There is increased interest in the production of hemp (Cannabis sativa) because of its medicinal properties (Small, 2015). For commercial production purposes, hemp is propagated by seed or stem cuttings to take advantage of superior genotypes (Cervantes, 2015). Many indoor hemp production facilities propagate cultivars by taking stem cuttings from stock mother plants, which they must maintain (Bechtel, 2019). Mother plants are large (10-gal container size) and require a significant amount of grow space to provide enough cuttings to meet production quotas. Growers must maintain mother plants in triplicate, with each replicate grown in a separate area of the facility, to reduce the risk of losing valuable cultivars to sudden disease outbreaks. Mother plants lose vigor because of the serial removal of shoots for cuttings, and they must be replaced every 6 months. Additionally, over time, mother plants accumulate insects and diseases, thus limiting their useful life as donors of cuttings. Overall, this propagation process is labor-intensive and inefficient. Hemp growers are interested in micropropagation as an alternative method of generating clones for commercial production (Rosslee, 2020).
Micropropagation provides unique benefits to growers and has several advantages over traditional plant cloning systems. These include the production of a large number of genetically clonal plants, uniform plants with enhanced vigor, disease-free plants, and preservation of maternal germ lines (Hartmann et al., 2002).
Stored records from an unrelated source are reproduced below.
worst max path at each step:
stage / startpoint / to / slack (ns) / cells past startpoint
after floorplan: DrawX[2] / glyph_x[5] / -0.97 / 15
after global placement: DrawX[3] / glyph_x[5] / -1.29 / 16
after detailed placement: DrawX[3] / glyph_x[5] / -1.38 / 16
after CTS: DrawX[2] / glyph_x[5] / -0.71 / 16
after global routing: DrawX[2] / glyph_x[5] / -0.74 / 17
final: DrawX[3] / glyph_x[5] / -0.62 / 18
$ cat config.mk
export PLATFORM = sky130hd
export DESIGN_NAME = calc_result_sequencer
export DESIGN_NICKNAME = d
export VERILOG_FILES = /design/src/rtl/calc_result_sequencer.sv
export SDC_FILE = /design/constraint.sdc
export NUM_CORES = 1
export LEC_CHECK = 0
export CORE_UTILIZATION = 40
export CTS_BUF_LIST = sky130_fd_sc_hd__clkbuf_8
export CTS_CLUSTER_DIAMETER = 50
export DETAILED_ROUTE_END_ITERATION = 8
export PLACE_DENSITY = 0.67
export SLEW_MARGIN = 20
export SYNTH_ARGS = -nofsm -noshare
export SYNTH_HDL_FRONTEND = slang
export SYNTH_SLANG_ARGS = --single-unit
$ cat constraint.sdc
create_clock -name clock -period 3.1 [get_ports clock]
set_input_delay 0.62 -clock clock [delete_from_list [all_inputs] [get_ports clock]]
set_output_delay 0.62 -clock clock [all_outputs]
set_load 0.02 [all_outputs]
Micropropagation also requires substantially fewer mother plants to be maintained compared with traditional stem cutting propagation, and in vitro cultures can be stored for longer in a smaller area than mother plants.
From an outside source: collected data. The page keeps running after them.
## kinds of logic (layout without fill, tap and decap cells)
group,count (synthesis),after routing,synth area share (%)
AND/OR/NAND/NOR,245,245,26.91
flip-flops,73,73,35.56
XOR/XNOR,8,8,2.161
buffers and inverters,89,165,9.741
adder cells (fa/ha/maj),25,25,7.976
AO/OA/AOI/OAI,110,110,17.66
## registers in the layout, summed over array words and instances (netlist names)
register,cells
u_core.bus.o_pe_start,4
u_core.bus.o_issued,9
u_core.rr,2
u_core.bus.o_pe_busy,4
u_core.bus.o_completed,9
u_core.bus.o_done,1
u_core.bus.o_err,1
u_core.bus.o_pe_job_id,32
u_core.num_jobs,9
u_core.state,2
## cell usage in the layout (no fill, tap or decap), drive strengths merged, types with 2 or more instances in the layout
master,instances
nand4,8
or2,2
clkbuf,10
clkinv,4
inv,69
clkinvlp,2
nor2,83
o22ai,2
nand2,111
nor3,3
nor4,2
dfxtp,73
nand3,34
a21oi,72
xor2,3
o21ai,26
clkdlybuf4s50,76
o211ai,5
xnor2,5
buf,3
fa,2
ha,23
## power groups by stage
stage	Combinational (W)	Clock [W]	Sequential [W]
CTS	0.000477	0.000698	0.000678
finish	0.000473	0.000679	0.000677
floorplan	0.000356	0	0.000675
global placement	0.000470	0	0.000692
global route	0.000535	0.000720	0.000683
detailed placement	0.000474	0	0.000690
There are few published reports of hemp micropropagation. Wang et al. (2009) evaluated the effects of growth regulator additions to Murashige and Skoog (MS) medium on in vitro shoot multiplication and rooting of hemp cultures started from seed. Using nodal stem segments and MS medium, Lata et al. (2009) similarly tested rates of three growth regulators alone and in combination with gibberellic acid (GA3) on shoot multiplication. Lata et al. (2016) published a protocol refinement of their previous work (Lata et al., 2009) and introduced the growth regulator meta-topolin (MT), which was found to be superior to thidiazuron (TDZ) for in vitro shoot multiplication. Unfortunately, these published protocols have not translated well to large-scale micropropagation of clones necessary for commercial production. Noted shortcomings of published micropropagation methods include development of hyperhydricity during establishment of shoots in vitro, lack of consistent shoot elongation in culture, and inability of shoot cultures to maintain quality growth for an extended period of time (Monthony et al., 2021).
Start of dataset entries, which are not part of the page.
`src/rtl/pipe_pkg.sv`:
```
// Shared pipeline definitions: RV64 base opcodes used by the decoders and the hazard FSM states.
package pipe_pkg;

  localparam logic [6:0] OP_LOAD   = 7'b0000011;
  localparam logic [6:0] OP_STORE  = 7'b0100011;
  localparam logic [6:0] OP_BRANCH = 7'b1100011;
  localparam logic [6:0] OP_RTYPE  = 7'b0110011;
  localparam logic [6:0] OP_ITYPE  = 7'b0010011;

  typedef enum logic [1:0] {
    RUN,
    MEM_WAIT,
    ERROR
  } state_e;

endpackage

```
`src/rtl/src_reg_decode.sv`:
```
// Source-register extraction: register fields plus which of them the opcode actually reads.
module src_reg_decode
  import pipe_pkg::*;
(
  input  logic [31:0] instr,
  output logic [4:0]  rs1,
  output logic [4:0]  rs2,
  output logic        uses_rs1,
  output logic        uses_rs2
);

  assign rs1 = instr[19:15];
  assign rs2 = instr[24:20];

  always_comb begin
    uses_rs1 = 1'b0;
    uses_rs2 = 1'b0;
    unique case (instr[6:0])
      OP_LOAD, OP_ITYPE: begin
        uses_rs1 = 1'b1;
      end
      OP_STORE, OP_BRANCH, OP_RTYPE: begin
        uses_rs1 = 1'b1;
        uses_rs2 = 1'b1;
      end
      default: ;
    endcase
  end

endmodule

```
`src/rtl/pipeline_hazard_ctrl.sv`:
```
// Hazard scheduler: load-use stalls, taken-branch flushes, data-memory freeze with timeout,
// and saturating event counters.
module pipeline_hazard_ctrl
  import pipe_pkg::*;
#(
  parameter int unsigned MEM_TIMEOUT = 64,
  parameter int unsigned CNT_W       = 32
) (
  input  logic             clk,
  input  logic             rst_n,
  input  logic [31:0]      id_instr,
  input  logic             id_valid,
  input  logic             ex_valid,
  input  logic             ex_memread,
  input  logic [4:0]       ex_rd,
  input  logic             ex_branch_taken,
  input  logic             mem_req,
  input  logic             mem_ready,
  output logic             pc_write,
  output logic             ifid_write,
  output logic             idex_write,
  output logic             exmem_write,
  output logic             idex_bubble,
  output logic             ifid_flush,
  output logic             err,
  output logic [CNT_W-1:0] stall_cnt,
  output logic [CNT_W-1:0] flush_cnt,
  output logic [CNT_W-1:0] freeze_cnt
);

  localparam int unsigned WW = $clog2(MEM_TIMEOUT + 1);
  localparam logic [WW-1:0] WaitLast = WW'(MEM_TIMEOUT - 1);

  state_e           state_q;
  logic [WW-1:0]    wait_cnt_q;
  logic             err_q;
  logic [CNT_W-1:0] stall_cnt_q, flush_cnt_q, freeze_cnt_q;

  logic [4:0] rs1, rs2;
  logic       uses_rs1, uses_rs2;
  logic       load_use, freeze;
  logic       sel_stall, sel_flush, sel_freeze;

  src_reg_decode u_src_reg_decode (
    .instr    (id_instr),
    .rs1      (rs1),
    .rs2      (rs2),
    .uses_rs1 (uses_rs1),
    .uses_rs2 (uses_rs2)
  );

  assign load_use = ex_valid & ex_memread & id_valid & (ex_rd != 5'd0) &
                    ((uses_rs1 & (rs1 == ex_rd)) | (uses_rs2 & (rs2 == ex_rd)));
  assign freeze   = mem_req & ~mem_ready;

  always_comb begin
    pc_write    = 1'b1;
    ifid_write  = 1'b1;
    idex_write  = 1'b1;
    exmem_write = 1'b1;
    idex_bubble = 1'b0;
    ifid_flush  = 1'b0;
    sel_stall   = 1'b0;
    sel_flush   = 1'b0;
    sel_freeze  = 1'b0;
    if (state_q == ERROR || freeze) begin
      pc_write    = 1'b0;
      ifid_write  = 1'b0;
      idex_write  = 1'b0;
      exmem_write = 1'b0;
      sel_freeze  = (state_q != ERROR);
    end else if (ex_branch_taken) begin
      // The ID instruction is squashed, so any load-use hazard on it is moot.
      ifid_flush  = 1'b1;
      idex_bubble = 1'b1;
      sel_flush   = 1'b1;
    end else if (load_use) begin
      pc_write    = 1'b0;
      ifid_write  = 1'b0;
      idex_bubble = 1'b1;
      sel_stall   = 1'b1;
    end
  end

  always_ff @(posedge clk) begin
    if (!rst_n) begin
      state_q      <= RUN;
      wait_cnt_q   <= '0;
      err_q        <= 1'b0;
      stall_cnt_q  <= '0;
      flush_cnt_q  <= '0;
      freeze_cnt_q <= '0;
    end else begin
      unique case (state_q)
        RUN: begin
          if (freeze) begin
            state_q    <= MEM_WAIT;
            wait_cnt_q <= WW'(1);
          end
        end
        MEM_WAIT: begin
          if (!freeze) begin
            state_q    <= RUN;
            wait_cnt_q <= '0;
          end else if (wait_cnt_q == WaitLast) begin
            state_q <= ERROR;
            err_q   <= 1'b1;
          end else begin
            wait_cnt_q <= wait_cnt_q + WW'(1);
          end
        end
        ERROR: ;
        default: state_q <= ERROR;
      endcase
      if (sel_stall && stall_cnt_q != '1) stall_cnt_q <= stall_cnt_q + CNT_W'(1);
      if (sel_flush && flush_cnt_q != '1) flush_cnt_q <= flush_cnt_q + CNT_W'(1);
      if (sel_freeze && freeze_cnt_q != '1) freeze_cnt_q <= freeze_cnt_q + CNT_W'(1);
    end
  end

  assign err        = err_q;
  assign stall_cnt  = stall_cnt_q;
  assign flush_cnt  = flush_cnt_q;
  assign freeze_cnt = freeze_cnt_q;

endmodule

```
`config.mk`:
```
export PLATFORM = sky130hd
export DESIGN_NAME = pipeline_hazard_ctrl
export DESIGN_NICKNAME = d
export VERILOG_FILES = /design/src/rtl/pipe_pkg.sv /design/src/rtl/src_reg_decode.sv /design/src/rtl/pipeline_hazard_ctrl.sv
export SDC_FILE = /design/constraint.sdc
export NUM_CORES = 1
export LEC_CHECK = 0
export CORE_ASPECT_RATIO = 1.5
export CORE_MARGIN = 2
export CORE_UTILIZATION = 48
export CTS_CLUSTER_DIAMETER = 80
export CTS_CLUSTER_SIZE = 12
export DETAILED_ROUTE_END_ITERATION = 8
export PLACE_DENSITY = 0.8
export SLEW_MARGIN = 20
export SYNTH_ARGS = -nofsm -noshare
export SYNTH_HDL_FRONTEND = slang
export SYNTH_SLANG_ARGS = --single-unit
```
`constraint.sdc`:
```
create_clock -name clk -period 2.5 [get_ports clk]
set_input_delay 0.5 -clock clk [delete_from_list [all_inputs] [get_ports clk]]
set_output_delay 0.5 -clock clk [all_outputs]
set_load 0.01 [all_outputs]
```
==> impl_metrics.csv, run 1 <==
group,metric,value,unit
timing,setup_viol,0,
clock_network,clockBufferDepth,2,
die,core-area,10900,um^2
place,place_hpwl,10300,um
die,initial_utilization,48.7,%
timing,relSlewSlack,58.6,%
die,die_x,90.0,um
power_and_ir_drop,p_per_area,441,nW/um^2
timing,worstMarginPinSlew,0.617,ns
clock_network,cts_tree,"done",
grt,grt_pass1_vias,5146,
finish,layout-area-overhead-vs-synth,39.8,%
detailed_routing,drtAntennaViolNets,0,
power_and_ir_drop,comb_power_share,6.2,%
synthesis,seq_area_frac_synth,39.9,%
die,dieArea,12000,um^2
power_and_ir_drop,internal_power,0.00253,W
synthesis,synthTopCellsByArea,"dfxtp_1 40%, xor2_1 6.9%, nor2_1 5.8%, xnor2_1 4.4%, nand4_1 4.2%",
critical_path,crit_path_start_kind,"primary input",
grt,gr-usage-all-layers,23.5,%
power_and_ir_drop,vdd_drop_max,0.000269,V
synthesis,synth_edf_count,0,
clock_network,clock_sinks,106,
synthesis,ys_seq_elements,106,
synthesis,ys.flop_type,"dfxtp_1",
timing,hold_viol_final,0,
detailed_routing,first_iter_violations,198,
worst_hold_path,hold_start,"wait_cnt_q[6]$_SDFFE_PN0P_",
grt,antenna_found_initial,0,
finish,layout-drive-gt1-share,11.7,%
grt,grt_start_max_net_pins,46,
critical_path,critPathRequiredTime,2.78,ns
synthesis,async_flop_share,0,%
synthesis,synth_top_area_share,39.9,%
worst_hold_path,hp-class,"reg2reg",
synthesis,netlist_area,5320,um^2
power_and_ir_drop,p_clk_share,41.9,%
power_and_ir_drop,switching_share,23.0,%
critical_path,path_max_fanout,8,
place,post-place-ws,-0.562,ns
critical_path,r2r_slack,0.13,ns
grt,overflow,0,
synthesis,ys_top_cells_by_count,"106 x dfxtp_1, 82 x nor2_1, 59 x nand2_1",
synthesis,synth.most_common_cell,"dfxtp_1",
power_and_ir_drop,pwr-share-seq,51.9,%
timing,final_max_slew_viol_count,0,
finish,fillCellCount,915,
place,portBuffers,132,
timing,fin_crit_sh,98.7,%
detailed_routing,drc_errors,0,
synthesis,synth_area_per_cell,8.40,um^2
clock_network,cts_buffers,9,
timing,finClkSkew,0.0104,ns
critical_path,crit_arrival,2.75,ns
synthesis,synth_cell_types,48,
detailed_routing,wl_per_cell,15.1,um
synthesis,syn-instance-count,634,
critical_path,setup.worst_path.class,"in2reg",
critical_path,startpoint,"mem_req",
critical_path,timing.rr.start,"stall_cnt[11]$_SDFFE_PN0P_",
clock_network,insertion_delay,0.35,ns
finish,n_antenna_cell,0,
timing,max_freq,405,MHz
clock_network,cts_root_buf,"clkbuf_16",
place,place_congestion,0.843,
power_and_ir_drop,power.total,0.00328,W
critical_path,end_kind,"register",
detailed_routing,drtPass1Iterations,4,
detailed_routing,num_vias,5316,
detailed_routing,via_per_inst,5.61,
timing,layout_min_cycle_time,2.47,ns
detailed_routing,totalWireLength,14300,um
timing,worst_slack,0.0324,ns
grt,grt_pass1_wl,23700,um
synthesis,syn_nets,683,
clock_network,htree_levels,3,
synthesis,synth_top_area_cell,"dfxtp_1",
job,cap_violations,0,
power_and_ir_drop,p_leak,2.61,nW
die,fp-row-count,47,
finish,layout.nets,845,
synthesis,synth_warnings,0,
clock_network,clk_pin_slew,0.07,ns
die,die_y,133,um
die,io_pins,148,
run_status,status,"completed",
power_and_ir_drop,p_sw,0.000755,W
[metrics by stage]
stage          TNS (ns)  instance area, um^2  utilization (%)  hold WS (ns)  std cells
3_5_place_dp     -14.29                 6980             63.8         0.460        924
3_3_place_gp     -11.14                 6980             63.8         0.454        924
5_1_grt          -0.132                 7440             68.0         0.490        948
2_1_floorplan         0                 5320                -         0.451        634
6_report              0                 7440             68.0         0.474        948
4_1_cts               0                 7340             67.1         0.475        945
[state kept, by name, indices dropped and copies added, names as in the netlist]
name,flops
flush_cnt,32
freeze_cnt,32
stall_cnt,32
wait_cnt_q,7
state_q,2
err,1
[kinds of logic after synthesis]
| family | count (synthesis) | share of synthesized area [%] |
|---|---|---|
| simple gates | 332 | 33.2 |
| flops | 106 | 39.9 |
| compound gates | 74 | 9.38 |
| xor+xnor | 69 | 11.4 |
| buf+inv | 36 | 2.77 |
| mux | 13 | 2.44 |
| fa+ha+maj | 4 | 0.940 |
[routing by layer]
| metal | vias to the layer above | wire length, um | GRT usage [%] |
|---|---|---|---|
| li1 | 2601 | - | - |
| met1 | 2533 | 5690 | 26.3 |
| met2 | 160 | 7670 | 43.7 |
| met3 | 22 | 720 | 3.53 |
| met4 | 0 | 246 | 10.7 |
| met5 | - | 0 | 0 |
[cell type report]
cell class / instances / area [um^2] / area share (%)
multi-input combinational: 494 / 3180 / 42.7
tap: 147 / 184 / 2.47
clock inverter: 5 / 38.8 / 0.521
timing repair buffer: 173 / 1620 / 21.8
sequential: 106 / 2120 / 28.5
clock buffer: 11 / 253 / 3.40
inverter: 12 / 45.0 / 0.605
[critical path, cell delays in order]
cell	delay (ns)
clkdlybuf4s50_1	0.47
nor2b_4	0.18
nor3_2	0.17
buf_4	0.14
nand2_1	0.06
a2111o_1	0.52
or4_4	0.58
a21oi_2	0.11
[path summary, 6_finish.rpt]
path / to / cells after the start
hold reg to reg: wait_cnt_q[6]$_SDFFE_PN0P_ / 1
setup / recovery: stall_cnt[24]$_SDFFE_PN0P_ / 8
hold / removal: wait_cnt_q[6]$_SDFFE_PN0P_ / 1
setup reg to reg: stall_cnt[28]$_SDFFE_PN0P_ / 5
[cell usage in the layout (no fill, tap or decap), drive strengths merged, types with 5 or more instances in the layout]
cell / n
o21ai: 17
and4: 8
o311ai: 5
xor2: 42
nor4: 13
xnor2: 27
or4: 15
a21oi: 22
and3: 14
or2: 6
dfxtp: 106
o31ai: 8
nor4b: 5
inv: 12
nand4: 37
dlygate4sd2: 6
nand2: 59
dlymetal6s2s: 7
nand2b: 20
clkdlybuf4s50: 113
nor2: 82
or3: 13
nor3: 10
mux2i: 13
buf: 45
nand3: 39
clkbuf: 12
o41ai: 6
[what timing repair did]
action                     4_1_cts  5_1_grt
setup endpoints to repair       22       19
gates resized for setup         35       24
setup buffers                    4        3
hold endpoints to repair         0        0
pin swaps                       14       10
hold buffers                     0        0
cloned                           2        0
[power by group through the flow]
stage,logic [W],clock network [W],registers [W]
3_3_place_gp,0.000194,0,0.00174
5_1_grt,0.000220,0.00146,0.00171
3_5_place_dp,0.000198,0,0.00174
4_1_cts,0.000199,0.00139,0.00170
2_1_floorplan,0.0000892,0,0.00174
6_report,0.000203,0.00137,0.00170
(Power assumes the default switching activity.)
==> run 2: changes to the inputs <==
CORE_UTILIZATION = 53   (was 48)
DONT_BUFFER_PORTS = 1   (was not set)
PLACE_DENSITY = 0.68   (was 0.8)
==> impl_metrics.csv, run 2 (synthesis gave the netlist of run 1 again) <==
group,metric,value,unit
grt,overflow,0,
worst_hold_path,hp-class,"in2reg",
place,post-place-ws,0.0700,ns
clock_network,clockBufferDepth,2,
worst_hold_path,worstHoldEndpoint,"stall_cnt[17]$_SDFFE_PN0P_",
power_and_ir_drop,vdd_drop_max,0.000328,V
grt,gr-usage-all-layers,23.5,%
finish,layout-drive-gt1-share,11.3,%
clock_network,cts_tree,"done",
timing,whs,0.301,ns
detailed_routing,totalWireLength,12800,um
timing,setup_viol,0,
power_and_ir_drop,internal_power,0.00251,W
detailed_routing,via_per_inst,6.02,
finish,stdcell_area,6020,um^2
place,place_hpwl,9470,um
detailed_routing,drtPass1Iterations,7,
timing,relSlewSlack,37.1,%
clock_network,htree_levels,3,
detailed_routing,wl_per_cell,16.2,um
clock_network,cts_hold_buffers,0,
finish,final_common_cell,"dfxtp_1",
critical_path,crit_chain,"and4_1 > nand3_1 > nor2_1 > a2111o_1 > or4_1 > a21oi_1",
clock_network,cts_root_buf,"clkbuf_16",
power_and_ir_drop,p_clk_share,43.4,%
die,die_y,127,um
power_and_ir_drop,p_sw,0.000690,W
worst_hold_path,hold_depth,2,
timing,layout_min_cycle_time,2.34,ns
timing,fin_setup_tns,0,ns
grt,grt_pass1_wl,21200,um
power_and_ir_drop,pwr-share-seq,53.2,%
critical_path,crit_path_max_incr_delay,0.53,ns
grt,grt_start_max_net_pins,52,
critical_path,cp_top_family,"simple AND/OR/NAND/NOR gates",
finish,n_antenna_cell,0,
clock_network,insertion_delay,0.34,ns
job,cap_violations,0,
critical_path,r2r_slack,0.16,ns
timing,max_freq,427,MHz
power_and_ir_drop,power.total,0.00320,W
detailed_routing,first_iter_violations,192,
critical_path,critPathRequiredTime,2.78,ns
timing,finClkSkew,0.00658,ns
timing,final_max_slew_viol_count,0,
critical_path,setup.worst_path.class,"reg2reg",
detailed_routing,drtAntennaViolNets,0,
power_and_ir_drop,p_leak,2.10,nW
critical_path,crit_arrival,2.62,ns
critical_path,r2r_end,"stall_cnt[18]$_SDFFE_PN0P_",
timing,fin_crit_sh,93.6,%
power_and_ir_drop,switching_share,21.5,%
grt,grt_pass1_vias,4613,
place,portBuffers,0,
critical_path,reg2regPathDepth,6,
critical_path,timing.rr.start,"stall_cnt[5]$_SDFFE_PN0P_",
power_and_ir_drop,p_per_area,532,nW/um^2
power_and_ir_drop,comb_power_share,3.4,%
clock_network,clock_sinks,106,
timing,hold_viol_final,0,
clock_network,cts_buffers,9,
timing,worst_slack,0.160,ns
die,dieArea,10900,um^2
critical_path,end_kind,"register",
die,die_x,85.8,um
detailed_routing,drc_errors,7,
critical_path,path_max_fanout,10,
run_status,status,"complete, but fails checks",
die,io_pins,148,
die,fp-row-count,44,
run_status,violations,"DRC",
timing,worstMarginPinSlew,0.943,ns
clock_network,clk_pin_slew,0.07,ns
detailed_routing,num_vias,4735,
die,initial_utilization,54.6,%
critical_path,slowest_stage,"a2111o_1",
finish,fillCellCount,862,
worst_hold_path,hold_start,"rst_n",
place,place_area,5710,um^2
critical_path,cp_num_buf_inv,0,
finish,final_cell_mix,"106 x dfxtp_1, 82 x nor2_1, 59 x nand2_1",
timing,rsz0062_at_grt,"false",
place,place_congestion,0.818,
finish,layout-area-overhead-vs-synth,13.1,%
die,core-area,9740,um^2
critical_path,crit_path_start_kind,"register",
grt,antenna_found_initial,0,
finish,layout.nets,716,
run 2: routing by layer:
layer	GRT usage, %	share of wire [%]	wire length, um
met1	25.9	40	5070
met2	42.9	52	6700
met3	5.73	6.6	843
met4	9.06	1.3	171
met5	0	0	0
run 2: power by group through the flow:
stage | Clock (W) | Sequential [W] | Combinational, W
2_1_floorplan | 0 | 0.00174 | 0.0000892
3_3_place_gp | 0 | 0.00174 | 0.000105
3_5_place_dp | 0 | 0.00174 | 0.000107
4_1_cts | 0.00142 | 0.00171 | 0.000108
5_1_grt | 0.00149 | 0.00171 | 0.000121
6_report | 0.00139 | 0.00171 | 0.000108
run 2: worst max path at each step:
stage,endpoint,startpoint,slack [ns],depth (start not counted)
floorplan,stall_cnt[28]$_SDFFE_PN0P_,ex_rd[4],0.29,7
global placement,stall_cnt[9]$_SDFFE_PN0P_,id_instr[3],0.1,6
detailed placement,stall_cnt[9]$_SDFFE_PN0P_,id_instr[3],0.07,6
CTS,freeze_cnt[5]$_SDFFE_PN0P_,freeze_cnt[23]$_SDFFE_PN0P_,0.13,6
global route,stall_cnt[28]$_SDFFE_PN0P_,stall_cnt[4]$_SDFFE_PN0P_,0.02,6
finish,stall_cnt[18]$_SDFFE_PN0P_,stall_cnt[5]$_SDFFE_PN0P_,0.16,6
run 2: timing repair:
item,4_1_cts,5_1_grt
gates resized for setup,0,4
setup buffers,0,0
endpoints found under the setup margin,0,15
run 2: metrics by stage:
stage	cells	util (%)
finish	787	61.8
global route	787	61.8
CTS	787	61.5
detailed placement	771	58.6
global placement	771	58.6
floorplan	634	-
run 2: layout make-up:
type | count | area, um^2 | area share (%)
Clock buffer | 11 | 233 | 3.87
Clock inverter | 5 | 53.8 | 0.894
Inverter | 12 | 45.0 | 0.748
Multi-Input combinational cell | 492 | 3080 | 51.1
Sequential cell | 106 | 2120 | 35.3
Tap cell | 115 | 144 | 2.39
Timing Repair Buffer | 46 | 345 | 5.74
Microshoots from in vitro cultures are miniaturized, have altered physiology, and root easily (Hartmann et al., 2002). Nursery producers use a process called retipping to take advantage of and extend the period of time that micropropagated plants retain this miniaturized physiology so that more cuttings can be rooted (Keith and Brand, 1995). Retipping is the repeated harvesting of new shoots from recently micropropagated plants. The retipping process stimulates shoot growth from latent buds originating from the region of the stem that was miniaturized in culture. Retipping is routinely used to substantially increase the yield of propagules for crops such as rhododendron (Rhododendron sp.), mountain laurel (Kalmia latifolia), and lilac (Syringa vulgaris).
The objective of this work was to enhance hemp micropropagation by reducing hyperhydricity, improving in vitro shoot extension and performance through adjustment of the media nutrient content, and developing a method of ex vitro rooting. An additional objective was to evaluate retipping of recently micropropagated plants as a method of obtaining large quantities of clones for commercial-scale hemp production.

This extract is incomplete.